*** Given records

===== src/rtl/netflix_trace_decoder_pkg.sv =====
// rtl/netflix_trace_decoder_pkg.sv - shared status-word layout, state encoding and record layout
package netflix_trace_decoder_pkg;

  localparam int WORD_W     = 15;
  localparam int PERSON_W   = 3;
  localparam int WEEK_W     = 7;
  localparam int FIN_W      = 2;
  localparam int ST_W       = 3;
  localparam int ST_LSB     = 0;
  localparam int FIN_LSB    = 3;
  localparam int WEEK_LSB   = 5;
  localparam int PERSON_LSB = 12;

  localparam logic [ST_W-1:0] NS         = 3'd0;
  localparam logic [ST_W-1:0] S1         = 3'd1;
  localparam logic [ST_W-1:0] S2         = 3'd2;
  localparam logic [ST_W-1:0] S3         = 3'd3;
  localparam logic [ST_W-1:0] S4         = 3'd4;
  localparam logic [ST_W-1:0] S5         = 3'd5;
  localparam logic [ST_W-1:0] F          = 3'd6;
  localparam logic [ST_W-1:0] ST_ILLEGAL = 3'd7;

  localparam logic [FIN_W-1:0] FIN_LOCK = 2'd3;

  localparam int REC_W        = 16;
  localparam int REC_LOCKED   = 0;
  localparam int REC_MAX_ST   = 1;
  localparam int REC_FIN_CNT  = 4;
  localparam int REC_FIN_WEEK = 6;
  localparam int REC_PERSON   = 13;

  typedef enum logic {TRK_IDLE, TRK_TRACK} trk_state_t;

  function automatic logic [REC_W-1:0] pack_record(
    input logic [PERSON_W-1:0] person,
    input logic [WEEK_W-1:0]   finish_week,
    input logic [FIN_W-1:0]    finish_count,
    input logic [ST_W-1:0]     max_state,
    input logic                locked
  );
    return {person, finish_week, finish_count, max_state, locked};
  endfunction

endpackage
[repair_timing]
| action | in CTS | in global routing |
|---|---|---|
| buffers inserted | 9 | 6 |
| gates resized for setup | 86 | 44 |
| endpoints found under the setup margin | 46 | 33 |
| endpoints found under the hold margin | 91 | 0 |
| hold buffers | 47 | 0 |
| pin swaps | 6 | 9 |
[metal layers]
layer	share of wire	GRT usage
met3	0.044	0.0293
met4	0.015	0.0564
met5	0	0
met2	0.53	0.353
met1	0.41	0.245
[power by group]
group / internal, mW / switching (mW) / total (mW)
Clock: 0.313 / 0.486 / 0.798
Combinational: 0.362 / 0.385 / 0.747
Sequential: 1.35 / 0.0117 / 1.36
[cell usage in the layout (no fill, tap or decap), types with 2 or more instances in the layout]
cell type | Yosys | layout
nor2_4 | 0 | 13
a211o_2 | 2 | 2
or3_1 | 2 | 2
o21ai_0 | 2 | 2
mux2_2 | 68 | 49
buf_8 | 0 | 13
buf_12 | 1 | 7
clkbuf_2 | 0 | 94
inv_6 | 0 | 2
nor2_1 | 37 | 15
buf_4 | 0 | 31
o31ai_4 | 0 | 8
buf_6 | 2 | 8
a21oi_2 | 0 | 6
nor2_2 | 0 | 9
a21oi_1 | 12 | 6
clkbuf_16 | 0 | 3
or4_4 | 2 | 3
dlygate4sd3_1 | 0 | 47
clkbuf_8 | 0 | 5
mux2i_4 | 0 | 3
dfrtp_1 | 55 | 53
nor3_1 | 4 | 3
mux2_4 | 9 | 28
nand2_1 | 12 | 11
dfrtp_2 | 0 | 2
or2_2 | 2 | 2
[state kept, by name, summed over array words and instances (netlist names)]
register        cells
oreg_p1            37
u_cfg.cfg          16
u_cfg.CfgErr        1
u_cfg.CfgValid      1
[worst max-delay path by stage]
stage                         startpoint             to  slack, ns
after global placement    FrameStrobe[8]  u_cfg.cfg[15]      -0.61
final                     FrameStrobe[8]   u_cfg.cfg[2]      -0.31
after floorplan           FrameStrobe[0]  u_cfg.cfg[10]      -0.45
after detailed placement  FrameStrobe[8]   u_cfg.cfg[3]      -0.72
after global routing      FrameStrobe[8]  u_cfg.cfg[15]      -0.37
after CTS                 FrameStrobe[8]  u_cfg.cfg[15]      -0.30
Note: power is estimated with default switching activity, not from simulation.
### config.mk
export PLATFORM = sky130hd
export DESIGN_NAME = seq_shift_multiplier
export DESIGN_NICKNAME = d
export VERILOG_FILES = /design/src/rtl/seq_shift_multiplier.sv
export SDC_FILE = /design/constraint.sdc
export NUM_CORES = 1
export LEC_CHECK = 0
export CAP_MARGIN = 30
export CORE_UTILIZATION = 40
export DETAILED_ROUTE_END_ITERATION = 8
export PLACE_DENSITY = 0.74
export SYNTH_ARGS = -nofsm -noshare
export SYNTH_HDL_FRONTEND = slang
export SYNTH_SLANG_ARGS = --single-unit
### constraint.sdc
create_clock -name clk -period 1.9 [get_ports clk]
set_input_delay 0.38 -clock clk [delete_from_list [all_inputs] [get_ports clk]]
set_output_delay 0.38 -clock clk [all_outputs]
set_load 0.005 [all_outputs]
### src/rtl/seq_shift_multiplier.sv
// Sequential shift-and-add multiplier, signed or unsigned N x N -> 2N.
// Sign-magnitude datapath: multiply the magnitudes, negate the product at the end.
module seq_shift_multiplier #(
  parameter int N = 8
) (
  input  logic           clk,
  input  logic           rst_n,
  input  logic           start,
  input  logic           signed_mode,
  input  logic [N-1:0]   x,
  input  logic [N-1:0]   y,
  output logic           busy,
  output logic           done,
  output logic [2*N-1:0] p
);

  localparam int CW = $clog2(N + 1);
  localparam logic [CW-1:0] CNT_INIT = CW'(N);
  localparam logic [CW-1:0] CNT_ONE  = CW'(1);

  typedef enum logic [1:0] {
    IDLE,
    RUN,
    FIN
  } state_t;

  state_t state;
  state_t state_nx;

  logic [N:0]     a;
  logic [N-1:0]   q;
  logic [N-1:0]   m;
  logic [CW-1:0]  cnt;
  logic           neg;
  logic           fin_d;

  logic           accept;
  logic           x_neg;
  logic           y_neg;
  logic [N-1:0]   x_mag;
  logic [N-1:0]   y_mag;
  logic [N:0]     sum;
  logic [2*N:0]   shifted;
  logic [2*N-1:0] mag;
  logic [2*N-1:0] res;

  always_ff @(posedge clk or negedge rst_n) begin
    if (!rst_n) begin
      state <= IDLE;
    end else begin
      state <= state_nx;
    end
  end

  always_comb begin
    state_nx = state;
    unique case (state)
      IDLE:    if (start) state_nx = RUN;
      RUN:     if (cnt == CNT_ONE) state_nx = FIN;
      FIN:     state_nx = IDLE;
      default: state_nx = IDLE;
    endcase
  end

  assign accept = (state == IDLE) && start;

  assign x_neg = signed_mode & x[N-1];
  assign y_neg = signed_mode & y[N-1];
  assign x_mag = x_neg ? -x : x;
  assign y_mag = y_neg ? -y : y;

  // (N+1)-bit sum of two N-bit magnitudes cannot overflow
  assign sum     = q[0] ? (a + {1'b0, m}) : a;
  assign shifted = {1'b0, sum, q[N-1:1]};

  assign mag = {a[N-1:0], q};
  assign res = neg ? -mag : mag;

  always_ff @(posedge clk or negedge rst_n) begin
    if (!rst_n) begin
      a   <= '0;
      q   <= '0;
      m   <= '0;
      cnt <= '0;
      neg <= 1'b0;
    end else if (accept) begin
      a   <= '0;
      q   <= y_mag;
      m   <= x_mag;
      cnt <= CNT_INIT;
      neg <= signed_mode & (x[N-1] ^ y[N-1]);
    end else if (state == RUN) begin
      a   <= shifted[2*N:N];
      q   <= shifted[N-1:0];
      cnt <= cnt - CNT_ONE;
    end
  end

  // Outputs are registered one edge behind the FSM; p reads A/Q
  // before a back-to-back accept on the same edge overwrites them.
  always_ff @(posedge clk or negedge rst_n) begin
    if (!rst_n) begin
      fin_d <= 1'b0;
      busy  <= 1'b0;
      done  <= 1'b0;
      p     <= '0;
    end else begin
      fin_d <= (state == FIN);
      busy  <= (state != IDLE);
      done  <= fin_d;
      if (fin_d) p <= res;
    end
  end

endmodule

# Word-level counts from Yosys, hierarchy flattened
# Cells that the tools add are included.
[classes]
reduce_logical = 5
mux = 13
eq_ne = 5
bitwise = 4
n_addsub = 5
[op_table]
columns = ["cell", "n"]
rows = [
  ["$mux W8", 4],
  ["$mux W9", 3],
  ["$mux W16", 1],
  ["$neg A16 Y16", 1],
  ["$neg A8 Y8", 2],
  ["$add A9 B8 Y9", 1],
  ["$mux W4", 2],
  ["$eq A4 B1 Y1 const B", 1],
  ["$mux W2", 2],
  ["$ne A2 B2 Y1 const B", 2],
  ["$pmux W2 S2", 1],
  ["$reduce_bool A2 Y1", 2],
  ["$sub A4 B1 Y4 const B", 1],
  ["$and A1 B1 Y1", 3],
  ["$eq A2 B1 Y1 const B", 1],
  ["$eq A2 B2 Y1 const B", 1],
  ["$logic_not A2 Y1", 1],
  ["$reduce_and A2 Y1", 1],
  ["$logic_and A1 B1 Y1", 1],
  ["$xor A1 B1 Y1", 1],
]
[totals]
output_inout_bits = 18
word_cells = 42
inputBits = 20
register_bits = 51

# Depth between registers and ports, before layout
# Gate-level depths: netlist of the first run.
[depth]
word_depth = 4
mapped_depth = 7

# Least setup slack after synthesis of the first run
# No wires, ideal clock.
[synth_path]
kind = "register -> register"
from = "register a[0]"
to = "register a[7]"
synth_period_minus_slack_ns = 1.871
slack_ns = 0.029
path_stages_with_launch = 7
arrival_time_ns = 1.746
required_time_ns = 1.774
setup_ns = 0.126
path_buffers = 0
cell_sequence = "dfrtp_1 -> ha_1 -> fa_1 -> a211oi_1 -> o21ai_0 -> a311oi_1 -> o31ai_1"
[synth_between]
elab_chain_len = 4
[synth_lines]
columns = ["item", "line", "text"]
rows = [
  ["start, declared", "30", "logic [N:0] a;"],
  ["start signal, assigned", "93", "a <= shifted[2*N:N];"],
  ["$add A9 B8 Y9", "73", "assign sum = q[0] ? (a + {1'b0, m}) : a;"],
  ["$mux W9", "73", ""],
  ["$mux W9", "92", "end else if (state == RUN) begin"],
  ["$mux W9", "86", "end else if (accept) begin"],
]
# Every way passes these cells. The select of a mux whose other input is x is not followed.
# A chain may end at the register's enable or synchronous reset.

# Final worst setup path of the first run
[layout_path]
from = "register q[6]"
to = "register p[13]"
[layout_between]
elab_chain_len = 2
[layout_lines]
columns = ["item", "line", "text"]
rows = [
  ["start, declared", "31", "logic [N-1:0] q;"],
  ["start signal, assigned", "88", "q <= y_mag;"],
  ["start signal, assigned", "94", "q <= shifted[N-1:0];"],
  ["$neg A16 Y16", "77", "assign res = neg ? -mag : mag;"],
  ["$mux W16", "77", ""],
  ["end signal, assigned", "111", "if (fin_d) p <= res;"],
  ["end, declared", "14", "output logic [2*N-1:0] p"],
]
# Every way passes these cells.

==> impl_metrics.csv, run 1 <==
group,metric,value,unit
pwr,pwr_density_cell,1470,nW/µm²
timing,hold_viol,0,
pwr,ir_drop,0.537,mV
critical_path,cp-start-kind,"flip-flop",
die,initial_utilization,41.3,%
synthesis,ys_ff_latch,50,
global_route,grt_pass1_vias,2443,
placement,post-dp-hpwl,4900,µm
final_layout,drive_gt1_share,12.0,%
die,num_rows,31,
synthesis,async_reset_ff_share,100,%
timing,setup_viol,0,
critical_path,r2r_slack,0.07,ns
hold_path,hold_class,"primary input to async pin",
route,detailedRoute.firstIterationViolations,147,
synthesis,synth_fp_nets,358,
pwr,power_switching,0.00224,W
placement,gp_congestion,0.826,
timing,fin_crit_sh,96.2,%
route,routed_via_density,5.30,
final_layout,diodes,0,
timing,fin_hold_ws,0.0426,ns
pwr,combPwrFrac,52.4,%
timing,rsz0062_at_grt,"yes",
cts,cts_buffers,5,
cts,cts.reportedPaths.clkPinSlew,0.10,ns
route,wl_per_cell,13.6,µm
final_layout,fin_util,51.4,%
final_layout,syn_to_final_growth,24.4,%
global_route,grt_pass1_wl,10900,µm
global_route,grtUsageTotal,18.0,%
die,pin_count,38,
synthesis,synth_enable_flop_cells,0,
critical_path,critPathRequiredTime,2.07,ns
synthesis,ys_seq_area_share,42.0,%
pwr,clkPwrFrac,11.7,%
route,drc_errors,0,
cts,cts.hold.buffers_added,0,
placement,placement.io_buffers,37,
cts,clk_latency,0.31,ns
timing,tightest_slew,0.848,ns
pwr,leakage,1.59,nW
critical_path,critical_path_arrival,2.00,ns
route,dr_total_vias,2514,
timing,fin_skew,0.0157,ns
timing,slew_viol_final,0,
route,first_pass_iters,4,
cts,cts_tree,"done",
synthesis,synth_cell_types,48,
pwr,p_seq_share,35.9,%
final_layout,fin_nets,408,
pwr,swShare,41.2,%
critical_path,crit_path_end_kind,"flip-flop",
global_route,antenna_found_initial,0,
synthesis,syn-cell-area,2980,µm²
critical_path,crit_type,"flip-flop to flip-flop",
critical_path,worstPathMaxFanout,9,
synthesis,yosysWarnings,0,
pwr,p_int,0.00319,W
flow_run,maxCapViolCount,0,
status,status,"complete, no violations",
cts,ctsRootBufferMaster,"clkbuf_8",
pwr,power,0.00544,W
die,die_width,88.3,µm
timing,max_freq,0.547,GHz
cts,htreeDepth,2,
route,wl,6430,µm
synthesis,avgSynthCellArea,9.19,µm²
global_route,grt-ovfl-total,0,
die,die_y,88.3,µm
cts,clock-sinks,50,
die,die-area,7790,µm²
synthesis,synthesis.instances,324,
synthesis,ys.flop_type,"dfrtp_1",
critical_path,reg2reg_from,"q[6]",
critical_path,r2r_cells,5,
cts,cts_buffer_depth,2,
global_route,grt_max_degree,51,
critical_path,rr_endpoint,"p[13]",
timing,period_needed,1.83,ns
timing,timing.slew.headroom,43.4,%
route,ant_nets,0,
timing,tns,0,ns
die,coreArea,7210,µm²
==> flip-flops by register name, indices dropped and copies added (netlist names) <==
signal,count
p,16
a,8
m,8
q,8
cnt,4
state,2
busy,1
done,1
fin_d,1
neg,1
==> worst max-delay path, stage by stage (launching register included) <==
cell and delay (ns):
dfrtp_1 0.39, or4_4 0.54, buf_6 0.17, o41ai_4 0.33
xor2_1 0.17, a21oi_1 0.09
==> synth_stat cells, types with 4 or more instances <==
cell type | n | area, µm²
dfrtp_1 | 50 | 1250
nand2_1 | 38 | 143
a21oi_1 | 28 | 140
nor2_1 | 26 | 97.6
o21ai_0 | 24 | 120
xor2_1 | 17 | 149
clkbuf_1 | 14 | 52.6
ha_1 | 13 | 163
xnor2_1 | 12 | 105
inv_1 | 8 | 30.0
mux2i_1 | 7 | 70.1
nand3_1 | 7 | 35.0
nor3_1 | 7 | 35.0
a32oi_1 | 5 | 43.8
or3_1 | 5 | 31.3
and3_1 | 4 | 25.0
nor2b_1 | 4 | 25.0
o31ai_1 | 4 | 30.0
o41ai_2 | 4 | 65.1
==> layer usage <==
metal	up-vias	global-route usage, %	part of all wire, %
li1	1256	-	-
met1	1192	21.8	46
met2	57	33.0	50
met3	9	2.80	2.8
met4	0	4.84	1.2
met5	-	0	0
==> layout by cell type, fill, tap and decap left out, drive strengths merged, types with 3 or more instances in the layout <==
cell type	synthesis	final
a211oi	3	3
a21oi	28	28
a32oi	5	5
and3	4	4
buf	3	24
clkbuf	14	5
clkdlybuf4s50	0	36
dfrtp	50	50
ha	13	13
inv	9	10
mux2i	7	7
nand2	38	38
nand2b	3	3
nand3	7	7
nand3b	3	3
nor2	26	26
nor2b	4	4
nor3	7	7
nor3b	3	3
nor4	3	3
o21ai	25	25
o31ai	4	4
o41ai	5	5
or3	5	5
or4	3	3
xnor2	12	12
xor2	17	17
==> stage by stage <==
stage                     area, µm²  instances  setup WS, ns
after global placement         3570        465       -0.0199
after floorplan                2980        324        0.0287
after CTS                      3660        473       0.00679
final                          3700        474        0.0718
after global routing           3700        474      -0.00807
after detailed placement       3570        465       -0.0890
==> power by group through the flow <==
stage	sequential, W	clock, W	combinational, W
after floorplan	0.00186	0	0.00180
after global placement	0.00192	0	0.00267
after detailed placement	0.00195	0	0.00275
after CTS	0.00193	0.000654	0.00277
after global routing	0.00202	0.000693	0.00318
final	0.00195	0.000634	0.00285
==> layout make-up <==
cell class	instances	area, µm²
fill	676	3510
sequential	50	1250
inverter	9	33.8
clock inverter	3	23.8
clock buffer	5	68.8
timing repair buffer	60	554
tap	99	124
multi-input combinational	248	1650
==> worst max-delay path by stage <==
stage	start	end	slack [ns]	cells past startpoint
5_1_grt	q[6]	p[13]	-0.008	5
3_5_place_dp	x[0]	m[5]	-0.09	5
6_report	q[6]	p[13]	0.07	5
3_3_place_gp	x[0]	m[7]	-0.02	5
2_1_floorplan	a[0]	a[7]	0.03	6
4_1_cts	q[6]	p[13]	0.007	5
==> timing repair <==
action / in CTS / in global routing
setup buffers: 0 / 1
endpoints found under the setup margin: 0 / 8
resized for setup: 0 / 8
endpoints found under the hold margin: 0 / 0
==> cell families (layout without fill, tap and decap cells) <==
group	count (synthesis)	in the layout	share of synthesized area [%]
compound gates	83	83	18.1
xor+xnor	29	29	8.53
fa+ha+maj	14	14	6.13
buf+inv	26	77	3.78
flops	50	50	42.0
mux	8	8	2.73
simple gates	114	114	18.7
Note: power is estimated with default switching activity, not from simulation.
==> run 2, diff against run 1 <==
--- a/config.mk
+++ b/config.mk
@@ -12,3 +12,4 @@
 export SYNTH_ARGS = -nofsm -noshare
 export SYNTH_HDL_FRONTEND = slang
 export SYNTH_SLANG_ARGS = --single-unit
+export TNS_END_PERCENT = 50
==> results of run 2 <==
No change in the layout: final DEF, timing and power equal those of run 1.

******

▶ **Work item**
What lines in the data above contain the word "FrameStrobe"? Copy them all.

▶ **Solution**
after global placement    FrameStrobe[8]  u_cfg.cfg[15]      -0.61
final                     FrameStrobe[8]   u_cfg.cfg[2]      -0.31
after floorplan           FrameStrobe[0]  u_cfg.cfg[10]      -0.45
after detailed placement  FrameStrobe[8]   u_cfg.cfg[3]      -0.72
after global routing      FrameStrobe[8]  u_cfg.cfg[15]      -0.37
after CTS                 FrameStrobe[8]  u_cfg.cfg[15]      -0.30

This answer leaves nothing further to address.